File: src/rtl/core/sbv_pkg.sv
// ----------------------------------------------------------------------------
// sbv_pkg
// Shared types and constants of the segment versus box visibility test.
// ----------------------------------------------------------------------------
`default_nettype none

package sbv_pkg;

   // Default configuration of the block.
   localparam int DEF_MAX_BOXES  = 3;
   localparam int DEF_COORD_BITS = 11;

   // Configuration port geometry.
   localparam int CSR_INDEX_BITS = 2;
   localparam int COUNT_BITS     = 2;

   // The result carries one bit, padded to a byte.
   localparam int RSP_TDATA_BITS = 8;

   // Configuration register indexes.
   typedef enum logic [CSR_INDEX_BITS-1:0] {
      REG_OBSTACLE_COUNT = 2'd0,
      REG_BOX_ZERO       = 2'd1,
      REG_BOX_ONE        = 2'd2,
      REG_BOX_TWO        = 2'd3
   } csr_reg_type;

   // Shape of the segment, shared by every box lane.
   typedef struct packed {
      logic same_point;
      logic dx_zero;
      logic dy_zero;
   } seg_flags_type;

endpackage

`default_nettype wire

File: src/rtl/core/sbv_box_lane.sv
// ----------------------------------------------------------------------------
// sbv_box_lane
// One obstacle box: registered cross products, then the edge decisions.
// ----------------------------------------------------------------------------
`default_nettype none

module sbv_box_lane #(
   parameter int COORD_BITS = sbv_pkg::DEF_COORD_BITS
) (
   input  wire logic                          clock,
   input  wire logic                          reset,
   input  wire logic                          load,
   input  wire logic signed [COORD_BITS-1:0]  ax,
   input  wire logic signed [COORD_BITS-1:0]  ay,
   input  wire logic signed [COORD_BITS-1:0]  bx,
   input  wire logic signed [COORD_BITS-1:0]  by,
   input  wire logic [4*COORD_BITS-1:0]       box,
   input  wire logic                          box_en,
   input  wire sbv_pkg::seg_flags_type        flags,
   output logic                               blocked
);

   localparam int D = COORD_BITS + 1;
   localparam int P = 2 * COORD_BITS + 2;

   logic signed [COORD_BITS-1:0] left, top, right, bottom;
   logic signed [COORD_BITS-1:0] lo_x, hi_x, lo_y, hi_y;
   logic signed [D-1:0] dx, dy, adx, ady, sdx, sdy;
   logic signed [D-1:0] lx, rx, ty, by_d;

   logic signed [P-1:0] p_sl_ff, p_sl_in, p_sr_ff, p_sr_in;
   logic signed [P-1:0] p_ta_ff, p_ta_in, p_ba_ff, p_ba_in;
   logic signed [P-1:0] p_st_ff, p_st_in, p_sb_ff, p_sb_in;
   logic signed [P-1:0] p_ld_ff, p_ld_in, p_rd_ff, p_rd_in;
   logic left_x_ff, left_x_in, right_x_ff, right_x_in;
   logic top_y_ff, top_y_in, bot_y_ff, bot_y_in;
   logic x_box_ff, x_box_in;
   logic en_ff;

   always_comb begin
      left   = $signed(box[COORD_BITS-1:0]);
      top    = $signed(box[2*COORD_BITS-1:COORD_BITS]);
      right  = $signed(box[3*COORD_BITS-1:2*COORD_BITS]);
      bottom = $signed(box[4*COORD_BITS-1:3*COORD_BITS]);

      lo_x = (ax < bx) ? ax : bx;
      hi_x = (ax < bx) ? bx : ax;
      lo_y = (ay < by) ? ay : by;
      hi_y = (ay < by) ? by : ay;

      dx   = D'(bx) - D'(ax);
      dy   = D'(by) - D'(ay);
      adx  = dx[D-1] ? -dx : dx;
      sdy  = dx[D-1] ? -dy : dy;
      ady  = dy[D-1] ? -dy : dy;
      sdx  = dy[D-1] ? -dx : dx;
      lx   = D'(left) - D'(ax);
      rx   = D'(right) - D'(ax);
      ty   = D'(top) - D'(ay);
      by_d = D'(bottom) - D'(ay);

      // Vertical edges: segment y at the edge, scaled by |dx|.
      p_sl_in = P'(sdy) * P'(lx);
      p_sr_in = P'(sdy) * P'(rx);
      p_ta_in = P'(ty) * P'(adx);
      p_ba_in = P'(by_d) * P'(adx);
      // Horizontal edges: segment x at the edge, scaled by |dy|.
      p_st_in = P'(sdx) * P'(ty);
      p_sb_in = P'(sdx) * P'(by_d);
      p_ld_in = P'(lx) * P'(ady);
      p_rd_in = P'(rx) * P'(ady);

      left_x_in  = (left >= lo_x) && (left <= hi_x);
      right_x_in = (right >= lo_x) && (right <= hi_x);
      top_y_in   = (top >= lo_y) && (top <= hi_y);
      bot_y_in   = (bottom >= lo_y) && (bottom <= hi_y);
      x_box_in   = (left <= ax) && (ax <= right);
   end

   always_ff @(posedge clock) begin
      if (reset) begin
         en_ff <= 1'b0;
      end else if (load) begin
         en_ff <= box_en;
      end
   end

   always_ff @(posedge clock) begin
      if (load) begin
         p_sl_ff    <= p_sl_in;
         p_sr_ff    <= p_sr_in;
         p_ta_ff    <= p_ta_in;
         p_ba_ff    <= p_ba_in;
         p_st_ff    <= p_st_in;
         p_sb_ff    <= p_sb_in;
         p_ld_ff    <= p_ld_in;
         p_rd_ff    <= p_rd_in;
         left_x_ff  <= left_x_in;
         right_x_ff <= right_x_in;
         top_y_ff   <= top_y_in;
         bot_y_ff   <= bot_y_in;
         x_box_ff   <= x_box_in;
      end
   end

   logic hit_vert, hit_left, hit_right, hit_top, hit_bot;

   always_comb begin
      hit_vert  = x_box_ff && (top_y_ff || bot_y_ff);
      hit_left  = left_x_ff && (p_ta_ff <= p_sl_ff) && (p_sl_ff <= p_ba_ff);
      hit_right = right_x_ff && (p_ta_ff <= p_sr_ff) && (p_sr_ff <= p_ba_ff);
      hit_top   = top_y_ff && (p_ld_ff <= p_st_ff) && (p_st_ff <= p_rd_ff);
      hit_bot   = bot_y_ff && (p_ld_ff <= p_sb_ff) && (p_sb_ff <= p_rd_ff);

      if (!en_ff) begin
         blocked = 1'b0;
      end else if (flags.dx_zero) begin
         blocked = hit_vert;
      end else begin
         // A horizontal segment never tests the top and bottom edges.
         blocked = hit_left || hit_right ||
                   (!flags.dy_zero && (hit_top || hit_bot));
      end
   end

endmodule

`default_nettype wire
■ ■ ■ ■ ■
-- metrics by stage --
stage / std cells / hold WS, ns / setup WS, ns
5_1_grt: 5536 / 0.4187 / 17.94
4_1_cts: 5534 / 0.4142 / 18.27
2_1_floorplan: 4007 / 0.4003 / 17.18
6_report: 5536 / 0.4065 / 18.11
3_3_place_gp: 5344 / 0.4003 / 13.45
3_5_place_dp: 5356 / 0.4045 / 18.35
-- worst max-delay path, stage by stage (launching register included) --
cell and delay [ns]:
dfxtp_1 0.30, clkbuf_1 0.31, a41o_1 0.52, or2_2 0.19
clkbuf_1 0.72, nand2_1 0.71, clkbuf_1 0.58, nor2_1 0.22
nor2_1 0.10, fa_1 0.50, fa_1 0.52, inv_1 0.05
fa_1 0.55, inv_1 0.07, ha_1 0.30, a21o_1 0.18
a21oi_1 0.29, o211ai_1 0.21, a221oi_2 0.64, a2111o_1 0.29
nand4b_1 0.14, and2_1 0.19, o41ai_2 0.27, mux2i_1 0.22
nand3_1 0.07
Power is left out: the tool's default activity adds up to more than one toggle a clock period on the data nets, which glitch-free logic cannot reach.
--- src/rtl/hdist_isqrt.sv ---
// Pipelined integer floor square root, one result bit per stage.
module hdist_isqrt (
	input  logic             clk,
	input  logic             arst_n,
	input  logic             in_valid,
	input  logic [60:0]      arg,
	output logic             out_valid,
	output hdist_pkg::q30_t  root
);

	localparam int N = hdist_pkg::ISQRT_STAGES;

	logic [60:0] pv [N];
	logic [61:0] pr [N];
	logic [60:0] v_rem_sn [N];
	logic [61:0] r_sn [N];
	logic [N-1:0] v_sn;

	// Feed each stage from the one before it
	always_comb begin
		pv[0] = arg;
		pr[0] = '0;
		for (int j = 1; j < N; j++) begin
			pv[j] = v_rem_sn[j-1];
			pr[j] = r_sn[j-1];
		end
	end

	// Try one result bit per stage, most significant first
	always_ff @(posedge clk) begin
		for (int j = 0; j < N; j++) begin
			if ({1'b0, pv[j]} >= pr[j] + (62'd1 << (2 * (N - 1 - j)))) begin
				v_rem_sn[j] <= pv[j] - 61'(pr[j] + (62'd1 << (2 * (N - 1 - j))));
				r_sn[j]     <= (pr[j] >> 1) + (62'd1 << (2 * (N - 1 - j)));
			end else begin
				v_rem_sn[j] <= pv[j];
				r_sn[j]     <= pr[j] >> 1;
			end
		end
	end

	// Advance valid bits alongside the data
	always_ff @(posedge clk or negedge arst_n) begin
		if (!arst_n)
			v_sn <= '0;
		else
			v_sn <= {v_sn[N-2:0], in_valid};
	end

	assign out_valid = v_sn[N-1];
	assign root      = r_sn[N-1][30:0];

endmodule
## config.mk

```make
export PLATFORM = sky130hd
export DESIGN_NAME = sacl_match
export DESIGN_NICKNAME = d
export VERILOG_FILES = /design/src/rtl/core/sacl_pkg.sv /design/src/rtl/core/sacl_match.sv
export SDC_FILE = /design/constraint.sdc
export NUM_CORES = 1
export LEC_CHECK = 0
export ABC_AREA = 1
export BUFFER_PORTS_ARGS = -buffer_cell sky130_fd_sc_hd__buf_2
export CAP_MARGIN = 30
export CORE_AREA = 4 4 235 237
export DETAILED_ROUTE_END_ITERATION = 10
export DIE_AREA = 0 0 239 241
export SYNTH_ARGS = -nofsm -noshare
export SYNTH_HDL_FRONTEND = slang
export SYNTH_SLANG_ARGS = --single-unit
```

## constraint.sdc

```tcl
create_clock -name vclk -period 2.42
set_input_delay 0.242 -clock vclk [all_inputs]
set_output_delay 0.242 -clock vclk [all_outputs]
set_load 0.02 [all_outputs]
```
■ ■ ■ ■ ■
Look back at the data above. Transcribe exactly the lines starting at the line that contains "3_3_place_gp: 5344 / 0.4003 / 13.45" and ending at the line that contains "nand3_1 0.07".

-- Output --
3_3_place_gp: 5344 / 0.4003 / 13.45
3_5_place_dp: 5356 / 0.4045 / 18.35
-- worst max-delay path, stage by stage (launching register included) --
cell and delay [ns]:
dfxtp_1 0.30, clkbuf_1 0.31, a41o_1 0.52, or2_2 0.19
clkbuf_1 0.72, nand2_1 0.71, clkbuf_1 0.58, nor2_1 0.22
nor2_1 0.10, fa_1 0.50, fa_1 0.52, inv_1 0.05
fa_1 0.55, inv_1 0.07, ha_1 0.30, a21o_1 0.18
a21oi_1 0.29, o211ai_1 0.21, a221oi_2 0.64, a2111o_1 0.29
nand4b_1 0.14, and2_1 0.19, o41ai_2 0.27, mux2i_1 0.22
nand3_1 0.07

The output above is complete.